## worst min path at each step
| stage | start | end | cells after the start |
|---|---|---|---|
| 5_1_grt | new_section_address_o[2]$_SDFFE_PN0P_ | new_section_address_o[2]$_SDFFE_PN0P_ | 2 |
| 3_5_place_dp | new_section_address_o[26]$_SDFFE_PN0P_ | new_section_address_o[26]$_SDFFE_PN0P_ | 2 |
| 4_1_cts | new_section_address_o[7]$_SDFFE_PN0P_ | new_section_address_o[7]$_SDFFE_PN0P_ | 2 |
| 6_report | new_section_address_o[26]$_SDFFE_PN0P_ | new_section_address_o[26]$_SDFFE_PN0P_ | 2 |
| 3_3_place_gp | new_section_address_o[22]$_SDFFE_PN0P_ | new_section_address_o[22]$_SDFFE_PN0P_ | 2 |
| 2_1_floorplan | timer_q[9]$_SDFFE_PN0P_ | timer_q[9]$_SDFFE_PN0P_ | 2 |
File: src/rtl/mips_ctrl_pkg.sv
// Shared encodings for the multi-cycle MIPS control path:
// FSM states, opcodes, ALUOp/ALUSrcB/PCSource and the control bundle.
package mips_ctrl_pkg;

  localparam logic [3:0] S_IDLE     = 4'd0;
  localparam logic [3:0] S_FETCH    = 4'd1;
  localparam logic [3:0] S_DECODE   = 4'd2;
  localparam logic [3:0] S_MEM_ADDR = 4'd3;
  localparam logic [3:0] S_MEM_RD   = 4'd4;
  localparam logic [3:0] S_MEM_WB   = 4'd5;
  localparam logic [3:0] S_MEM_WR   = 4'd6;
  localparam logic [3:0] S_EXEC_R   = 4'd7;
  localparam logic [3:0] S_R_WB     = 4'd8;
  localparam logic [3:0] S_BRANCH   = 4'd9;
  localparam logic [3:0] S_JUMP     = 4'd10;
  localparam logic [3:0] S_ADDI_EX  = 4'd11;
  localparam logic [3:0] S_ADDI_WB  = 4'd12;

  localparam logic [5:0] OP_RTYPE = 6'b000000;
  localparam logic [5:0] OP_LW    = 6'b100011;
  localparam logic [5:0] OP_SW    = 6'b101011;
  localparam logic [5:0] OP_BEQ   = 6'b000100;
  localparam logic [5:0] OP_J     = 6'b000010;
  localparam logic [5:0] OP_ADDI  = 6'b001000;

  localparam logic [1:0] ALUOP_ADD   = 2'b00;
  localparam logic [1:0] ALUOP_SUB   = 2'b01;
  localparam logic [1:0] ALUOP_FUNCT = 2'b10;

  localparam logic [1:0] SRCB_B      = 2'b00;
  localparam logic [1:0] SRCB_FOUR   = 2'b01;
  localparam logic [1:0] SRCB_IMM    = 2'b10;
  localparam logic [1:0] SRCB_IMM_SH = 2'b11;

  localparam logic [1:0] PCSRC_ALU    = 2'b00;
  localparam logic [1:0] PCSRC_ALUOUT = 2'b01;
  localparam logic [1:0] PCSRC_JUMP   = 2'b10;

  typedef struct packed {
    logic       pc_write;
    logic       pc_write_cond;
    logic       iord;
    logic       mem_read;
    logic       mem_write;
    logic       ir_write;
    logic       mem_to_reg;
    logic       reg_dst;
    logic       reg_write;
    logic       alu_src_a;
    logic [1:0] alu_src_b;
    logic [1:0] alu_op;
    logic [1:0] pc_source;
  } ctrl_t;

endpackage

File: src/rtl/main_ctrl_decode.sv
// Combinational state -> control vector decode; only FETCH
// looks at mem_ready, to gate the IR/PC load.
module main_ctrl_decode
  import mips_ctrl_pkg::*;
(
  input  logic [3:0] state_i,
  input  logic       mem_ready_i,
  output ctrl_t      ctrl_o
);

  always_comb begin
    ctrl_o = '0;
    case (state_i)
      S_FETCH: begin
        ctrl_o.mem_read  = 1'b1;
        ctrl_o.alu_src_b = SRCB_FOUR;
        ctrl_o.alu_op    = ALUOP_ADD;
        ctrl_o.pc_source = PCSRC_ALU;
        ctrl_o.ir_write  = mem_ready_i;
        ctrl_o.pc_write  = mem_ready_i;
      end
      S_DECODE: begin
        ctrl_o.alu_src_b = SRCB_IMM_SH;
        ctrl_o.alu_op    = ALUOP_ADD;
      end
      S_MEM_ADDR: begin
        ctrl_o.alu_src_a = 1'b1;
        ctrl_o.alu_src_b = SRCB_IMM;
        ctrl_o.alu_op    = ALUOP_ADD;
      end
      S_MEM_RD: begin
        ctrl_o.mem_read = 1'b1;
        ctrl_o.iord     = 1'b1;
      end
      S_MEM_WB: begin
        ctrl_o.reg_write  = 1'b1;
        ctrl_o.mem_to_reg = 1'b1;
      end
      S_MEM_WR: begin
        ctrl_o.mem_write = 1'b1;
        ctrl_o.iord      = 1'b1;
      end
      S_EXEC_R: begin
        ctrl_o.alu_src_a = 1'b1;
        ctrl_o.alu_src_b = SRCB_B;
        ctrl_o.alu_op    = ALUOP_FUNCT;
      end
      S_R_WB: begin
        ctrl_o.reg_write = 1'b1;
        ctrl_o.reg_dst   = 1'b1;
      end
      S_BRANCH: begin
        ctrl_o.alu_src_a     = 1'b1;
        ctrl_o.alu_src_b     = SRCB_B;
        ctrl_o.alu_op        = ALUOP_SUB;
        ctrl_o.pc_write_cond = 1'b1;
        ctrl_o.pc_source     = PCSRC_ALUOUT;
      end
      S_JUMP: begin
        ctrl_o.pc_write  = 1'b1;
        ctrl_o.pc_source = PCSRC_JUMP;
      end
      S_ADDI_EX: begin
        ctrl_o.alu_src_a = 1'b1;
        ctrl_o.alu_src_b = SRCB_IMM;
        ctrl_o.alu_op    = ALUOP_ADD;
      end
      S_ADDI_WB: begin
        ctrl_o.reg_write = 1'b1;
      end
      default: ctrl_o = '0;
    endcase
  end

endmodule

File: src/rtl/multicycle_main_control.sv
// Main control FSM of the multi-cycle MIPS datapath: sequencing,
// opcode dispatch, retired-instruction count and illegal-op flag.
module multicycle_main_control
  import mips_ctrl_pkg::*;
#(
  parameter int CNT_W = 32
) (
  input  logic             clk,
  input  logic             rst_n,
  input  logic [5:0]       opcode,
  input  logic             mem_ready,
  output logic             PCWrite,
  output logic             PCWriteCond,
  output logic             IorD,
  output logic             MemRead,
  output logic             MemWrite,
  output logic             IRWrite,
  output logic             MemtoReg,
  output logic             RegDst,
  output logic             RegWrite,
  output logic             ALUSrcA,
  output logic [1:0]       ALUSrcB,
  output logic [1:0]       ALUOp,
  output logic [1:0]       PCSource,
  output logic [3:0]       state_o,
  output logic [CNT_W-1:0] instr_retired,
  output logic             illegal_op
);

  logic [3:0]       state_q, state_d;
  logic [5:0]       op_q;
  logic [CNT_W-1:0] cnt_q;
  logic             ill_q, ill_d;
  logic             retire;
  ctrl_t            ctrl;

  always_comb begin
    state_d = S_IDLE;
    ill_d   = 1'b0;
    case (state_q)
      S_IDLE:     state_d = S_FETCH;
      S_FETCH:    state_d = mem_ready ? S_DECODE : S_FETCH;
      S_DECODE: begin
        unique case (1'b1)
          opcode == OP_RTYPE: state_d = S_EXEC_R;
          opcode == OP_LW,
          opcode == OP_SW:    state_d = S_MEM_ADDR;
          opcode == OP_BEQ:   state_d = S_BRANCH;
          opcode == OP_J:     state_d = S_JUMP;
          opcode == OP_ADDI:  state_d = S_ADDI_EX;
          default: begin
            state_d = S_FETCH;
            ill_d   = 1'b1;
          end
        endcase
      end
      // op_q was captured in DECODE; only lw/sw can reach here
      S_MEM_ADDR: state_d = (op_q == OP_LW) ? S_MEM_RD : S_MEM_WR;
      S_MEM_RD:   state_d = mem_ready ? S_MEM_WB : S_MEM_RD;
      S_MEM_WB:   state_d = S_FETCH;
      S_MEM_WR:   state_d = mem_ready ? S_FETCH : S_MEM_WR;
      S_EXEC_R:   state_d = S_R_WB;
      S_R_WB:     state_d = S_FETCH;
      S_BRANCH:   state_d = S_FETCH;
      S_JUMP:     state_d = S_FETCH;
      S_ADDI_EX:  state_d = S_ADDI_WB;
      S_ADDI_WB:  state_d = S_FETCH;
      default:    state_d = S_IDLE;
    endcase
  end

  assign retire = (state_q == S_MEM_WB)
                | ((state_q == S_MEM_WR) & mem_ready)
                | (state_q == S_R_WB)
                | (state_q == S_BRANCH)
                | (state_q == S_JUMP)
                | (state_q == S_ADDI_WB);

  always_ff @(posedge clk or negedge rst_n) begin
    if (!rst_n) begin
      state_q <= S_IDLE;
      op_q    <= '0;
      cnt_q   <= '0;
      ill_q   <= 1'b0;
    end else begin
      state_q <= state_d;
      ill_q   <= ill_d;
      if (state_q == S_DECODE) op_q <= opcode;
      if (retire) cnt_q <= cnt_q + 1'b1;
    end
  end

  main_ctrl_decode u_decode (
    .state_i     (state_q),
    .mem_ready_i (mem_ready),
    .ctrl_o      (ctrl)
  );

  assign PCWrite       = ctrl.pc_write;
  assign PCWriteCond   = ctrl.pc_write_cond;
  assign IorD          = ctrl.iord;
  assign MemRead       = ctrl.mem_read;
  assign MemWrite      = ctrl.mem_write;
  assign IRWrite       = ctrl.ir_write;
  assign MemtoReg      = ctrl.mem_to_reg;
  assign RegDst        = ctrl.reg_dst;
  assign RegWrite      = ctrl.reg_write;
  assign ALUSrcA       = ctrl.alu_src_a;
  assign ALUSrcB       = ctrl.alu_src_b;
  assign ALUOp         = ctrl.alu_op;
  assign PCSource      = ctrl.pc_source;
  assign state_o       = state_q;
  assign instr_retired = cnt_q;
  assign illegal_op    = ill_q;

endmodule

○ ○ ○ ○ ○ ○ ○

— Assigned task —
Where a line of the records above holds the word "IRWrite", copy that line.

— Response area —
  output logic             IRWrite,
  assign IRWrite       = ctrl.ir_write;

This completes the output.